Los improperios de Andrés golpeando la máquina de vending mientras jura en arameo retumban por toda la oficina y, en mi mente, la imagen de un troglodita con taparrabos de piel y hueso en mano se fusiona en mi mente con la de Pedro Picapiedra gritando: «¡Vilma, ábreme la puerta!». La afrenta, haberle dispensado una botella de agua en vez de su innegociable refresco de las 18.30. Reniego de su comportamiento, me avergüenzo como especie por una actitud tan primitiva hacia los alimentos. «¿Y nosotros somos seres racionales?», repito con altivez para mí mismo, ladeando la cabeza.

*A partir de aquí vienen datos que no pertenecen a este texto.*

### config.mk
export PLATFORM = sky130hd
export DESIGN_NAME = serial_profiler
export DESIGN_NICKNAME = d
export VERILOG_FILES = /design/src/profiler_pkg.sv /design/src/class_queue.sv /design/src/insn_classifier.sv /design/src/savings_accumulator.sv /design/src/serial_profiler.sv
export SDC_FILE = /design/constraint.sdc
export NUM_CORES = 1
export LEC_CHECK = 0
export ABC_CLOCK_PERIOD_IN_PS = 3600
export BUFFER_PORTS_ARGS = -buffer_cell sky130_fd_sc_hd__buf_4
export CORE_AREA = 2 2 153 155
export DETAILED_ROUTE_END_ITERATION = 6
export DIE_AREA = 0 0 155 157
export GPL_TIMING_DRIVEN = 1
export PLACE_DENSITY_LB_ADDON = 0.1
export SLEW_MARGIN = 10
export SYNTH_ARGS = -nofsm -noshare
export SYNTH_HDL_FRONTEND = slang
export SYNTH_SLANG_ARGS = --single-unit
### constraint.sdc
create_clock -name clk -period 3.6 [get_ports clk]
set_input_delay 0.72 -clock clk [delete_from_list [all_inputs] [get_ports clk]]
set_output_delay 0.72 -clock clk [all_outputs]
set_load 0.1 [all_outputs]
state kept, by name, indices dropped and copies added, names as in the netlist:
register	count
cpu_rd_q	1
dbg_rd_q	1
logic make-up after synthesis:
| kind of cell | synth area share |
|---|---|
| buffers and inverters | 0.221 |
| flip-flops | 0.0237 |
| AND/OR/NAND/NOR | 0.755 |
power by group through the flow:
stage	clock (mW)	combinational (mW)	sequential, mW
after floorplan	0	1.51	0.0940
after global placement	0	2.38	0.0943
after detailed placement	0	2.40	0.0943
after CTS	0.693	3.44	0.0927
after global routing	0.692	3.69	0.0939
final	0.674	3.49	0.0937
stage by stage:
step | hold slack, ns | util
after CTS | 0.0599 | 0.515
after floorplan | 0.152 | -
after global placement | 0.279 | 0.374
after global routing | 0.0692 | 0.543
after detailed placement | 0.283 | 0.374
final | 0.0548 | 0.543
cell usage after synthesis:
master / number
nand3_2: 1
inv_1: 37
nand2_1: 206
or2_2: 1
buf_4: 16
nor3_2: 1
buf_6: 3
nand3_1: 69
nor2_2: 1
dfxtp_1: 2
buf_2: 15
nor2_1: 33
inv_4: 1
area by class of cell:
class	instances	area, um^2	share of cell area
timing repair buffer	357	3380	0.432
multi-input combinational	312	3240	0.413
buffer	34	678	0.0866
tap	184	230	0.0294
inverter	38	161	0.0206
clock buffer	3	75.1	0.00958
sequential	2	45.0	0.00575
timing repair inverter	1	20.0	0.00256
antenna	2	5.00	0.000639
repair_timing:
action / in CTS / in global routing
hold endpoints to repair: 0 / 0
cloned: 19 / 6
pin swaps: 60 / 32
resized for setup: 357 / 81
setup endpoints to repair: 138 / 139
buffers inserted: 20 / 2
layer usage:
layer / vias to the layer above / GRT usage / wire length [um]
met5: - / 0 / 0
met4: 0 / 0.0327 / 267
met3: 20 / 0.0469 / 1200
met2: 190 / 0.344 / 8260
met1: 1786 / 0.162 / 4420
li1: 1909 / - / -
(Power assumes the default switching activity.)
File: config.mk
export PLATFORM = sky130hd
export DESIGN_NAME = router
export DESIGN_NICKNAME = d
export VERILOG_FILES = /design/src/verilog/noc_pkg.sv /design/src/verilog/route_if.sv /design/src/verilog/input_port.sv /design/src/verilog/output_port.sv /design/src/verilog/router.sv /design/src/verilog/switch_allocator.sv
export VERILOG_INCLUDE_DIRS = /design/src /design/src/verilog
export SDC_FILE = /design/constraint.sdc
export NUM_CORES = 1
export LEC_CHECK = 0
export ABC_AREA = 1
export BUFFER_PORTS_ARGS = -buffer_cell sky130_fd_sc_hd__buf_4
export CAP_MARGIN = 5
export CELL_PAD_IN_SITES_DETAIL_PLACEMENT = 2
export CELL_PAD_IN_SITES_GLOBAL_PLACEMENT = 2
export CORE_UTILIZATION = 35
export CTS_CLUSTER_SIZE = 28
export DETAILED_ROUTE_END_ITERATION = 8
export PLACE_DENSITY = 0.81
export SLEW_MARGIN = 20
export SYNTH_ARGS = -nofsm -noshare
export SYNTH_HDL_FRONTEND = slang
export SYNTH_SLANG_ARGS = --single-unit
File: constraint.sdc
create_clock -name clk -period 9 [get_ports clk]
set_input_delay 1.35 -clock clk [delete_from_list [all_inputs] [get_ports clk]]
set_output_delay 1.35 -clock clk [all_outputs]
set_load 0.05 [all_outputs]
===== src/cpu_pkg.sv =====
package cpu_pkg;

	localparam int DATA_W  = 16;
	localparam int REG_AW  = 4;
	localparam int IMEM_AW = 8;
	localparam int DMEM_AW = 8;

	// opcode sits in the top nibble of every instruction
	localparam logic [3:0] OP_ADD    = 4'b0000;
	localparam logic [3:0] OP_SUB    = 4'b0001;
	localparam logic [3:0] OP_RED    = 4'b0010;
	localparam logic [3:0] OP_XOR    = 4'b0011;
	localparam logic [3:0] OP_SLL    = 4'b0100;
	localparam logic [3:0] OP_SRA    = 4'b0101;
	localparam logic [3:0] OP_ROR    = 4'b0110;
	localparam logic [3:0] OP_PADDSB = 4'b0111;
	localparam logic [3:0] OP_LW     = 4'b1000;
	localparam logic [3:0] OP_SW     = 4'b1001;
	localparam logic [3:0] OP_LHB    = 4'b1010;
	localparam logic [3:0] OP_LLB    = 4'b1011;
	localparam logic [3:0] OP_B      = 4'b1100;
	localparam logic [3:0] OP_BR     = 4'b1101;
	localparam logic [3:0] OP_PCS    = 4'b1110;
	localparam logic [3:0] OP_HLT    = 4'b1111;

	localparam logic [2:0] CC_NE = 3'b000;
	localparam logic [2:0] CC_EQ = 3'b001;
	localparam logic [2:0] CC_GT = 3'b010;
	localparam logic [2:0] CC_LT = 3'b011;
	localparam logic [2:0] CC_GE = 3'b100;
	localparam logic [2:0] CC_LE = 3'b101;
	localparam logic [2:0] CC_OV = 3'b110;
	localparam logic [2:0] CC_UN = 3'b111;

	localparam logic [1:0] FWD_NONE = 2'b00;
	localparam logic [1:0] FWD_WB   = 2'b01;
	localparam logic [1:0] FWD_MEM  = 2'b10;

	localparam int FLAG_Z = 0;
	localparam int FLAG_V = 1;
	localparam int FLAG_N = 2;

	// RED r0,r0,r0 has no effect at all, so it fills IF/ID when it is empty
	localparam logic [DATA_W-1:0] NOP_INSTR = 16'h2000;
	// a real ADD to r0 always carries ccode 000, so this marks an ID/EX bubble
	localparam logic [2:0] BUBBLE_CC = CC_UN;

	function automatic logic writes_reg(input logic [3:0] op);
		return !(op == OP_SW || op == OP_B || op == OP_BR || op == OP_HLT);
	endfunction

	// LLB and LHB read the old value of rd through the rs port
	function automatic logic [REG_AW-1:0] src_rs(input logic [DATA_W-1:0] instr);
		if (instr[15:12] == OP_LLB || instr[15:12] == OP_LHB) begin
			return instr[11:8];
		end
		return instr[7:4];
	endfunction

	function automatic logic [REG_AW-1:0] src_rt(input logic [DATA_W-1:0] instr);
		if (instr[15:12] == OP_LW || instr[15:12] == OP_SW) begin
			return instr[11:8];
		end
		return instr[3:0];
	endfunction

endpackage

Pero mi argumento se vuelve hipocresía apenas unos instantes después, cuando oposito a figurante de la próxima temporada de The Walking Dead. Cual zombi ávido de porquerías que llevarse a la boca, mi propia imagen, reflejada en el cristal de la misma máquina, desencajada mientras busco con desesperación esa moneda de 50 céntimos que había reservado para la bolsa de arroz inflado, me golpea sin piedad. Hola, me llamo Manuel García Garrido y soy adicto a los snacks en el trabajo.
Siempre es la misma historia, o parecida. Estoy apurado porque no llego al cierre de la edición, he discutido con un compañero, el jefe me ha tirado de las orejas… lo que sea, y tengo que desahogarme ¿Me fumo un cigarro o me deleito con un donut? No fumo, conque tendré que ir a por la rosquilla. Pero, ¡vaya!, el paquete trae dos unidades… Caen los dos donuts, que se convierten en la viva imagen de lo que se conoce como comida emocional, un atajo para regular las sensaciones de ansiedad, estrés (que puede engordar tanto como una hamburguesa con queso), tristeza o desasosiego, y «una de las maneras en las que se empieza a generar una relación conflictiva con la comida», advierte la psicóloga experta en nutrición Itziar Digón.
Otro disfraz afable que esconde una cara perturbadora de la alimentación es la gratificación (en mi caso: que he terminado de escribir un artículo, ¡terrón de azúcar al canto!).